◆ **Work instructions**:
For the data below, report how many lines include the word "Required", and write nothing else.

-*-

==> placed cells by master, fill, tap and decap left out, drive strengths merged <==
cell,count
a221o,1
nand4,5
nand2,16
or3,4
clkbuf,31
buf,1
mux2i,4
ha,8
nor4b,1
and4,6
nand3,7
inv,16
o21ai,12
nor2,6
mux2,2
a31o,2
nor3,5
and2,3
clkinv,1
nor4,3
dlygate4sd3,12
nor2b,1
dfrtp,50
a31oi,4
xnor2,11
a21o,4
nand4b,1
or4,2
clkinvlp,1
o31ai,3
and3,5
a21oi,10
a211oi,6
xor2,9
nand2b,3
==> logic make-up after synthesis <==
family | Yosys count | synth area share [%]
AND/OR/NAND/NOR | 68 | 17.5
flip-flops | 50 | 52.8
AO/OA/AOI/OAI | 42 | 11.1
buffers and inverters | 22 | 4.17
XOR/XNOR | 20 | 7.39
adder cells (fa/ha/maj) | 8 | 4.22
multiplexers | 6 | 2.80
File: src/rtl/i3c_cmd_dispatch.sv
// i3c_cmd_dispatch
//   Takes one 64-bit TCRI command descriptor at a time from the HCI command
//   queue, decodes it by attribute, fetches the target's DAT entry and hands
//   the bus FSM a decoded transfer request with the resolved 7-bit address.
//   Commands that are rejected or completed here are answered directly with a
//   TCRI response descriptor.
//
// Ports
//   clk_i, rst_ni          clock, async active-low reset
//   cmd_*                  command descriptor valid/ready handshake
//   dat_req_o/dat_addr_o   single-cycle DAT read request
//   dat_r*                 DAT read return (valid, data, error)
//   xfer_*                 decoded transfer request, held until xfer_ready_i
//   resp_*                 response descriptor, held until resp_ready_i
//   abort_i                drop the command in flight
//   idle_o                 FSM idle
//
// Every output is a flop or a decode of the state register; no input reaches
// an output combinationally.
module i3c_cmd_dispatch #(
  parameter int DatDepth = 16,
  parameter int DatWidth = 64,
  localparam int DatAw   = (DatDepth > 1) ? $clog2(DatDepth) : 1
) (
  input  logic                clk_i,
  input  logic                rst_ni,
  input  logic                cmd_valid_i,
  output logic                cmd_ready_o,
  input  logic [63:0]         cmd_desc_i,
  output logic                dat_req_o,
  output logic [DatAw-1:0]    dat_addr_o,
  input  logic                dat_rvalid_i,
  input  logic [DatWidth-1:0] dat_rdata_i,
  input  logic [1:0]          dat_rerror_i,
  output logic                xfer_valid_o,
  input  logic                xfer_ready_i,
  output logic [2:0]          xfer_attr_o,
  output logic [3:0]          xfer_tid_o,
  output logic [6:0]          xfer_addr_o,
  output logic                xfer_i2c_o,
  output logic                xfer_rnw_o,
  output logic [2:0]          xfer_mode_o,
  output logic                xfer_cp_o,
  output logic [7:0]          xfer_cmd_o,
  output logic [15:0]         xfer_len_o,
  output logic [31:0]         xfer_data_o,
  output logic                xfer_toc_o,
  output logic                xfer_wroc_o,
  output logic                resp_valid_o,
  input  logic                resp_ready_i,
  output logic [31:0]         resp_desc_o,
  input  logic                abort_i,
  output logic                idle_o
);

  localparam logic [2:0] AttrRegular   = 3'd0;
  localparam logic [2:0] AttrImmediate = 3'd1;
  localparam logic [2:0] AttrAddrAssgn = 3'd2;
  localparam logic [2:0] AttrCombo     = 3'd3;
  localparam logic [2:0] AttrInternal  = 3'd7;

  localparam logic [3:0] MipiNoop      = 4'h0;

  localparam logic [3:0] ErrSuccess    = 4'h0;
  localparam logic [3:0] ErrNack       = 4'h5;
  localparam logic [3:0] ErrHcAborted  = 4'h8;
  localparam logic [3:0] ErrNotSupp    = 4'hA;

  typedef enum logic [2:0] {
    IDLE     = 3'd0,
    DAT_REQ  = 3'd1,
    DAT_WAIT = 3'd2,
    ISSUE    = 3'd3,
    RESP     = 3'd4
  } state_e;

  // Latched command, already reshaped into transfer-request form.
  typedef struct packed {
    logic [2:0]  attr;
    logic [3:0]  tid;
    logic [7:0]  cmd;
    logic        cp;
    logic [2:0]  mode;
    logic        rnw;
    logic        wroc;
    logic        toc;
    logic [15:0] len;
    logic [31:0] data;
  } cmd_t;

  state_e           state_q, state_d;
  cmd_t             cmd_q, cmd_d;
  logic [DatAw-1:0] dat_addr_q;
  logic             oob_q;
  logic             drop_q;
  logic [6:0]       xfer_addr_q;
  logic             xfer_i2c_q;
  logic [31:0]      resp_desc_q;

  logic             accept;
  logic             resp_set;
  logic [3:0]       resp_err;
  logic [3:0]       resp_tid;
  logic             addr_set;

  // Incoming descriptor fields used for the accept-time decision.
  logic [2:0] attr_in;
  logic [3:0] mipi_in;
  logic [4:0] dev_idx_in;
  logic       rnw_in;
  logic       wroc_in;

  assign attr_in    = cmd_desc_i[2:0];
  assign mipi_in    = cmd_desc_i[11:8];
  assign dev_idx_in = cmd_desc_i[20:16];
  assign rnw_in     = cmd_desc_i[29];
  assign wroc_in    = cmd_desc_i[30];

  assign accept   = (state_q == IDLE) && cmd_valid_i;
  // Responses raised straight from IDLE take the tid from the live descriptor.
  assign resp_tid = (state_q == IDLE) ? cmd_desc_i[6:3] : cmd_q.tid;

  // Immediate commands carry their byte count in dtt and up to four data
  // bytes in DWORD1; regular/combo carry a 16-bit length and def_byte/offset.
  always_comb begin
    cmd_d      = '0;
    cmd_d.attr = attr_in;
    cmd_d.tid  = cmd_desc_i[6:3];
    cmd_d.cmd  = cmd_desc_i[14:7];
    cmd_d.cp   = cmd_desc_i[15];
    cmd_d.mode = cmd_desc_i[28:26];
    cmd_d.rnw  = rnw_in;
    cmd_d.wroc = wroc_in;
    cmd_d.toc  = cmd_desc_i[31];
    if (attr_in == AttrImmediate) begin
      cmd_d.len  = {13'd0, cmd_desc_i[25:23]};
      cmd_d.data = cmd_desc_i[63:32];
    end else begin
      cmd_d.len  = cmd_desc_i[63:48];
      cmd_d.data = {16'h0, cmd_desc_i[47:32]};
    end
  end

  always_ff @(posedge clk_i or negedge rst_ni) begin
    if (!rst_ni) state_q <= IDLE;
    else         state_q <= state_d;
  end

  always_comb begin
    state_d  = state_q;
    resp_set = 1'b0;
    resp_err = ErrSuccess;
    addr_set = 1'b0;
    case (state_q)
      IDLE: begin
        if (cmd_valid_i) begin
          case (attr_in)
            AttrRegular, AttrCombo: state_d = DAT_REQ;
            AttrImmediate: begin
              if (rnw_in) begin
                state_d  = RESP;
                resp_set = 1'b1;
                resp_err = ErrNotSupp;
              end else begin
                state_d = DAT_REQ;
              end
            end
            AttrInternal: begin
              if (mipi_in != MipiNoop) begin
                state_d  = RESP;
                resp_set = 1'b1;
                resp_err = ErrNotSupp;
              end else if (wroc_in) begin
                state_d  = RESP;
                resp_set = 1'b1;
                resp_err = ErrSuccess;
              end
              // Noop without wroc completes silently.
            end
            default: begin
              // AddressAssignment and undefined attributes.
              state_d  = RESP;
              resp_set = 1'b1;
              resp_err = ErrNotSupp;
            end
          endcase
        end
      end
      DAT_REQ: begin
        if (abort_i) begin
          state_d = IDLE;
        end else if (oob_q) begin
          state_d  = RESP;
          resp_set = 1'b1;
          resp_err = ErrNack;
        end else begin
          state_d = DAT_WAIT;
        end
      end
      DAT_WAIT: begin
        // The read cannot be cancelled, so an abort here waits for the data
        // and throws it away.
        if (dat_rvalid_i) begin
          if (drop_q || abort_i) begin
            state_d = IDLE;
          end else if (dat_rerror_i != 2'b00) begin
            state_d  = RESP;
            resp_set = 1'b1;
            resp_err = ErrHcAborted;
          end else begin
            state_d  = ISSUE;
            addr_set = 1'b1;
          end
        end
      end
      ISSUE: begin
        if (xfer_ready_i || abort_i) state_d = IDLE;
      end
      RESP: begin
        if (resp_ready_i) state_d = IDLE;
      end
      default: state_d = IDLE;
    endcase
  end

  always_ff @(posedge clk_i or negedge rst_ni) begin
    if (!rst_ni) begin
      cmd_q       <= '0;
      dat_addr_q  <= '0;
      oob_q       <= 1'b0;
      drop_q      <= 1'b0;
      xfer_addr_q <= '0;
      xfer_i2c_q  <= 1'b0;
      resp_desc_q <= '0;
    end else begin
      if (accept) begin
        cmd_q      <= cmd_d;
        dat_addr_q <= dev_idx_in[DatAw-1:0];
        oob_q      <= int'(dev_idx_in) >= DatDepth;
      end
      // Bit 31 of the DAT entry marks a legacy I2C device with a static
      // address in [6:0]; otherwise the dynamic address lives in [22:16].
      if (addr_set) begin
        xfer_i2c_q  <= dat_rdata_i[31];
        xfer_addr_q <= dat_rdata_i[31] ? dat_rdata_i[6:0] : dat_rdata_i[22:16];
      end
      if (resp_set) resp_desc_q <= {resp_err, resp_tid, 24'h0};
      drop_q <= (state_q == DAT_WAIT) && !dat_rvalid_i && (drop_q || abort_i);
    end
  end

  assign cmd_ready_o  = (state_q == IDLE);
  assign idle_o       = (state_q == IDLE);
  assign dat_req_o    = (state_q == DAT_REQ) && !oob_q;
  assign dat_addr_o   = dat_addr_q;
  assign xfer_valid_o = (state_q == ISSUE);
  assign resp_valid_o = (state_q == RESP);
  assign resp_desc_o  = resp_desc_q;

  assign xfer_attr_o = cmd_q.attr;
  assign xfer_tid_o  = cmd_q.tid;
  assign xfer_addr_o = xfer_addr_q;
  assign xfer_i2c_o  = xfer_i2c_q;
  assign xfer_rnw_o  = cmd_q.rnw;
  assign xfer_mode_o = cmd_q.mode;
  assign xfer_cp_o   = cmd_q.cp;
  assign xfer_cmd_o  = cmd_q.cmd;
  assign xfer_len_o  = cmd_q.len;
  assign xfer_data_o = cmd_q.data;
  assign xfer_toc_o  = cmd_q.toc;
  assign xfer_wroc_o = cmd_q.wroc;

  // Reserved descriptor bits and DAT entry fields this block does not use.
  logic unused_bits;
  assign unused_bits = ^{cmd_desc_i[22:21], dat_rdata_i};

endmodule

File: config.mk
export PLATFORM = sky130hd
export DESIGN_NAME = i3c_cmd_dispatch
export DESIGN_NICKNAME = d
export VERILOG_FILES = /design/src/rtl/i3c_cmd_dispatch.sv
export SDC_FILE = /design/constraint.sdc
export NUM_CORES = 1
export LEC_CHECK = 0
export CAP_MARGIN = 5
export CORE_MARGIN = 3
export CORE_UTILIZATION = 34
export DETAILED_ROUTE_END_ITERATION = 8
export HOLD_SLACK_MARGIN = 0.15
export PLACE_DENSITY = 0.86
export SLEW_MARGIN = 20
export SYNTH_ARGS = -nofsm -noshare
export SYNTH_HDL_FRONTEND = slang
export SYNTH_SLANG_ARGS = --single-unit
File: constraint.sdc
create_clock -name clk_i -period 2.01 [get_ports clk_i]
set_input_delay 0.402 -clock clk_i [delete_from_list [all_inputs] [get_ports clk_i]]
set_output_delay 0.402 -clock clk_i [all_outputs]
set_load 0.02 [all_outputs]
==> results by group, run 1 <==
Clock network
  • CTS max path bufs: 2
  • Reg clk slew, reported paths: 0.07 ns
  • Clk Latency, worst-skew pair: 0.34 ns
  • Post-CTS Repair Setup Buffers: 0
  • CTS Buf Count: 9
  • Clk sinks: 94
  • Root Buffer: clkbuf_16
  • CTS tree: built
  • H-tree levels: 3

Cells and area
  • Cell area after layout: 6570 um2
  • Layout cells sized above 1: 11.2%
  • Fin util: 55.9%
  • Post-Layout Cell Count: 816
  • Area grow syn2layout: 56.3%
  • Fill count: 1026
  • Diode count: 0
  • Final #Nets: 784

Global route
  • Tot GR Track Use: 18.2%
  • First-pass GRT wire length: 19200 um
  • Initial antenna violation count: 0
  • Vias in the first global route: 3866
  • Largest net degree at the start of global routing: 75
  • Congestion Overflow GR: 0

Drt
  • DRC viols: 0
  • Post-DRT Antenna Nets: 0
  • DRT Pass-1 Iters: 4
  • Post-DR wirelength/cell: 15.0 um
  • Initial DRC Count: 247
  • Vias/cell: 4.61
  • DR vias: 3760
  • Routed wire length: 12300 um

Power and ir drop
  • Combinational power share: 46.8%
  • Pwr Total: 9.31 mW
  • LEAKAGE: 3.17 nW
  • Clk pwr share: 20.0%
  • Sw power: 3.55 mW
  • Sequential Power Share: 33.3%
  • Internal: 5.76 mW
  • Switching Fraction: 38.2%
  • Peak VDD IR: 0.000873 V
  • Power per cell area: 1420 nW/um2

Worst setup path
  • R2R Path End: resp_desc_o[27]
  • Cell count of the worst reg-to-reg path: 4
  • Endpoint type of the worst setup path: flop
  • Launch point of the worst path: state_q[2]
  • Worst stage delay on the critical path: 0.53 ns
  • Worst Path Required: 2.24 ns
  • Cell family with most CP delay: simple AND/OR/NAND/NOR gates
  • WP data arrival: 2.15 ns
  • Critical-path cell with the highest stage delay: or3b_2
  • Crit path cell chain: or3b_2 -> nand4bb_4 -> o211ai_4 -> mux2_4
  • Worst path bufs/invs: 0
  • CP Class: reg -> reg
  • Worst-path maximum fanout: 9
  • CP startpoint kind: flop
  • R2R Path Start: state_q[2]
  • R2r setup slk: 0.09 ns

Yosys
  • Syn avg cell area: 9.28 um2
  • Seq/Total Area, Yosys: 56.0%
  • EDFF count, synth: 0
  • FFs w/ async S/R, synth: 100%
  • Distinct cells, synth: 38
  • Flops & latches, synth: 94
  • Ys Warns: 0
  • Post-Syn Area: 4200 um2
  • Dominant synthesized flop cell: dfrtp_1
  • Cell count after synthesis: 453

Min path
  • Hold depth: 2
  • Hold Crit Endpoint: xfer_len_o[15]
  • Hold Crit Class: reg -> reg
  • HP Start: xfer_len_o[15]

Placed design
  • Post-Place Cell Area: 6240 um2
  • DP HPWL: 8960 um
  • Gpl congestion: 0.798
  • Setup WS pre-CTS: -0.166 ns
  • Number of buffers inserted by port buffering: 180
  • Cells after DPL: 799

STA
  • RSZ-0062 raised after global routing: no
  • Final Max Slew Viols: 0
  • Fmax: 0.520 GHz
  • Fin crit share: 95.7%
  • Final Hold Violating Endpoints: 0
  • Worst Max-Slew Pin Slew: 0.505 ns
  • Fin crit period: 1.92 ns
  • PnR worst setup slack: 0.0865 ns
  • Clock skew: 0.00903 ns
  • Slew margin rel.: 66.3%
  • Hold Slack: 0.465 ns
  • Setup TNS: 0 ns
  • Final Setup Violations: 0

Floorplan
  • Starting density of the core: 35.7%
  • Die Y: 117 um
  • Die W: 117 um
  • Row cnt: 39
  • Die area: 13700 um2
  • Core ar.: 11800 um2
  • I/O pin count: 256

Run status
  • Outcome: complete, no violations

Flow run
  • MaxCap Viol Count: 0
## power by group through the flow
stage	clock network [mW]	registers (mW)	logic, mW
detailed placement	0	3.12	4.41
global placement	0	3.06	4.32
floorplan	0	3.91	1.40
finish	1.86	3.10	4.35
global route	2.00	3.19	4.71
CTS	1.91	3.10	4.42
## per-layer routing
layer	vias up	global-route usage (%)	wire [um]
met5	-	0	0
met4	0	6.27	148
met3	13	5.45	947
met2	166	31.5	6160
met1	1776	21.6	5010
li1	1805	-	-
## final cells by class
class / count / area [um2] / share of cell area, %
Sequential cell: 94 / 2350 / 35.8
Inverter: 5 / 18.8 / 0.286
Timing Repair Buffer: 208 / 2040 / 31.0
Multi-Input combinational cell: 329 / 1630 / 24.8
Clock buffer: 11 / 243 / 3.69
Clock inverter: 5 / 81.3 / 1.24
Tap cell: 164 / 205 / 3.12
## placed cells by master, fill, tap and decap left out, types with 2 or more instances in the layout
| cell | instances |
|---|---|
| buf_2 | 2 |
| o21ai_0 | 4 |
| conb_1 | 24 |
| a21oi_1 | 3 |
| buf_12 | 3 |
| clkbuf_16 | 9 |
| nor2b_1 | 2 |
| mux2_2 | 12 |
| nand3_1 | 31 |
| mux2_1 | 3 |
| bufinv_16 | 2 |
| dfrtp_1 | 92 |
| o211ai_1 | 2 |
| nor4_1 | 2 |
| o22ai_1 | 3 |
| nor3b_1 | 3 |
| nor3b_2 | 2 |
| dfrtp_2 | 2 |
| clkdlybuf4s50_1 | 174 |
| inv_1 | 5 |
| a31oi_1 | 4 |
| nand2_1 | 205 |
| mux2_4 | 4 |
| nor4b_1 | 2 |
| dlygate4sd2_1 | 3 |
| nor2_1 | 7 |
| buf_4 | 25 |
## synthesized netlist by cell type, types with 2 or more instances
cell type / instances / share of area (%)
mux2_1: 3 / 0.80
nand2_1: 206 / 18
buf_2: 10 / 1.2
o211ai_1: 2 / 0.36
a31oi_1: 4 / 0.60
mux2_2: 12 / 3.2
nor4b_1: 2 / 0.42
o21ai_0: 4 / 0.48
buf_1: 2 / 0.18
nor2b_1: 2 / 0.30
o22ai_1: 3 / 0.45
a21oi_1: 3 / 0.36
nor4_1: 2 / 0.30
nand3_1: 31 / 3.7
buf_4: 27 / 4.8
inv_1: 5 / 0.45
dfrtp_1: 94 / 56
nor2_1: 7 / 0.63
nor3b_1: 4 / 0.71
mux2_4: 4 / 1.4
clkbuf_1: 9 / 0.80
## how the worst max path moves through the flow
stage	end	slack (ns)	cells after the start
floorplan	resp_desc_o[24]	0.14	5
global placement	resp_desc_o[25]	-0.17	6
detailed placement	resp_desc_o[27]	-0.17	6
CTS	cmd_ready_o	0.009	3
global route	resp_desc_o[25]	0.02	4
finish	resp_desc_o[27]	0.09	4
## registers in the layout (all words and copies together) (netlist names), 4 cells and up
name and cells:
xfer_addr_o 7, dat_addr_o 4, resp_desc_o 7, xfer_len_o 16, xfer_data_o 32, xfer_cmd_o 8
xfer_tid_o 4
## worst register-to-register path, delay by kind of cell, from the launching register on
| kind | cells | cell delay [ns] |
|---|---|---|
| AO/OA/AOI/OAI | 1 | 0.19 |
| multiplexers | 1 | 0.33 |
| flip-flops | 1 | 0.46 |
| AND/OR/NAND/NOR | 2 | 0.83 |
## kinds of logic (layout without fill, tap and decap cells)
kind of cell	Yosys count	count (layout)	synth area share [%]
other cells	1	24	0.0892
compound gates	19	19	3.22
flops	94	94	56.0
simple gates	266	266	27.6
buf+inv	53	229	7.44
mux	20	20	5.69
## what timing repair did
action | 4_1_cts | 5_1_grt
pin swaps | 0 | 0
setup endpoints to repair | 5 | 3
gates resized for setup | 11 | 3
hold buffers | 1 | 0
endpoints found under the hold margin | 14 | 0
No activity file was read; power rests on OpenSTA's default activity.
==> run 2, diff against run 1 <==
clock period = 1.7 ns   (was 2.01 ns; I/O delays follow)
==> results by group, run 2 (same netlist as run 1, synthesis figures left out) <==
Worst setup path
  • Worst-path maximum fanout: 7
  • CP Class: reg -> reg
  • Endpoint type of the worst setup path: flop
  • Worst Path Required: 1.91 ns
  • WP data arrival: 2.09 ns
  • CP startpoint kind: flop

Power and ir drop
  • Power per cell area: 1700 nW/um2
  • Peak VDD IR: 0.000844 V
  • LEAKAGE: 3.60 nW
  • Pwr Total: 12.3 mW

Floorplan
  • Die area: 13700 um2
  • Row cnt: 39
  • I/O pin count: 256
  • Die Y: 117 um
  • Starting density of the core: 35.7%
  • Die W: 117 um
  • Core ar.: 11800 um2

Placed design
  • Gpl congestion: 0.863
  • Number of buffers inserted by port buffering: 180
  • Setup WS pre-CTS: -0.368 ns
  • Post-Place Cell Area: 6340 um2
  • Cells after DPL: 810
  • DP HPWL: 9440 um

Cells and area
  • Layout cells sized above 1: 18.0%
  • Cell area after layout: 7240 um2
  • Most common cell after layout, fill and taps aside: nand2_1
  • Area grow syn2layout: 72.3%
  • Diode count: 0
  • Most frequent cells in the layout: 202 x nand2_1, 165 x clkdlybuf4s50_1, 92 x dfrtp_1
  • Final #Nets: 821
  • Number of flip-flops under the largest register name: 32
  • Post-Layout Cell Count: 853
  • Fill count: 922
  • Fin util: 61.6%

Clock network
  • Clk sinks: 94
  • CTS Buf Count: 9
  • Root Buffer: clkbuf_16
  • Clk Latency, worst-skew pair: 0.33 ns
  • H-tree levels: 3
  • CTS max path bufs: 2
  • CTS tree: built
  • Reg clk slew, reported paths: 0.07 ns

STA
  • Fin crit period: 1.88 ns
  • RSZ-0062 raised after global routing: yes
  • Fin crit share: 110%
  • Final Setup Violations: 48
  • PnR worst setup slack: -0.175 ns
  • Setup TNS: -2.37 ns
  • Hold Slack: 0.468 ns
  • Clock skew: 0.00469 ns
  • Worst Max-Slew Pin Slew: 0.506 ns
  • Slew margin rel.: 66.2%
  • Fmax: 0.533 GHz
  • Final Hold Violating Endpoints: 0
  • Final Max Slew Viols: 0

Global route
  • Vias in the first global route: 3911
  • First-pass GRT wire length: 19400 um
  • Largest net degree at the start of global routing: 48
  • Initial antenna violation count: 0
  • Tot GR Track Use: 18.2%
  • Congestion Overflow GR: 0

Drt
  • Post-DR wirelength/cell: 17.9 um
  • Vias/cell: 4.82
  • DRC viols: 0
  • Routed wire length: 15300 um
  • DRT Pass-1 Iters: 6
  • Post-DRT Antenna Nets: 0
  • Initial DRC Count: 317
  • DR vias: 4110

Flow run
  • MaxCap Viol Count: 0

Run status
  • Outcome: finished, violations left
  • Failing checks: negative setup slack

Min path
  • Hold Crit Class: reg -> reg
## run 2: cell types whose count changed in the layout (fill, tap and decap cells not counted), moves of 4 or more
cell             delta
buf_4              +16
buf_6              +10
clkbuf_16           +9
clkdlybuf4s50_1     -9
dlymetal6s2s_1      +9
o21ai_0             -4
o21ai_1             +4
## run 2: worst paths after layout
check | startpoint | to | slack [ns] | cells after the start
max in group asynchronous | rst_ni | xfer_data_o[20] | 0.63 | 3
worst min-delay path | xfer_data_o[31] | xfer_data_o[31] | 0.47 | 2
worst max register to register | state_q[0] | resp_desc_o[25] | -0.18 | 5
worst min register to register | xfer_data_o[31] | xfer_data_o[31] | 0.47 | 2
min in group asynchronous | rst_ni | xfer_cmd_o[4] | 0.48 | 2
worst max-delay path | state_q[0] | resp_desc_o[25] | -0.18 | 5
## run 2: worst max-delay path, cell delays in order (launching register included)
cell       delay (ns)
dfrtp_1          0.43
buf_6            0.15
or3b_4           0.44
nand4bb_4        0.24
o211ai_4         0.17
mux2_4           0.34
## run 2: area by class of cell
class	count	area (um2)	share of cell area, %
repair buffers	244	2590	35.8
well taps	164	205	2.83
inverters	5	21.3	0.294
multi-input cells	330	1750	24.2
clock buffers	12	246	3.40
clock inverters	4	70.1	0.968
flip-flops and latches	94	2350	32.5
## run 2: routing by layer
layer	track usage, %	vias up	routed length (um)
li1	-	1880	-
met1	21.7	1981	5890
met2	32.0	217	7980
met3	3.91	32	1080
met4	6.96	0	334
met5	0	-	0
## run 2: what timing repair did
action | 4_1_cts | 5_1_grt
resized for setup | 38 | 44
gates cloned | 0 | 14
pin swaps | 2 | 8
buffers inserted | 5 | 10
endpoints found under the hold margin | 25 | 0
endpoints found under the setup margin | 20 | 50
hold buffers | 1 | 0
## run 2: power by group
group,leakage [nW],total [mW],internal [mW],switching (mW)
Combinational,2.25,6.50,3.17,3.33
Clock,0.157,2.15,1.33,0.820
Sequential,1.19,3.65,3.11,0.543
Total,3.60,12.3,7.61,4.69
==> run 3, diff against run 2 <==
CAP_MARGIN = 20   (was 5)
==> results of run 3 <==
No change in the layout: final DEF, timing and power equal those of run 2.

-*-

◆ **Finished exercise**:
2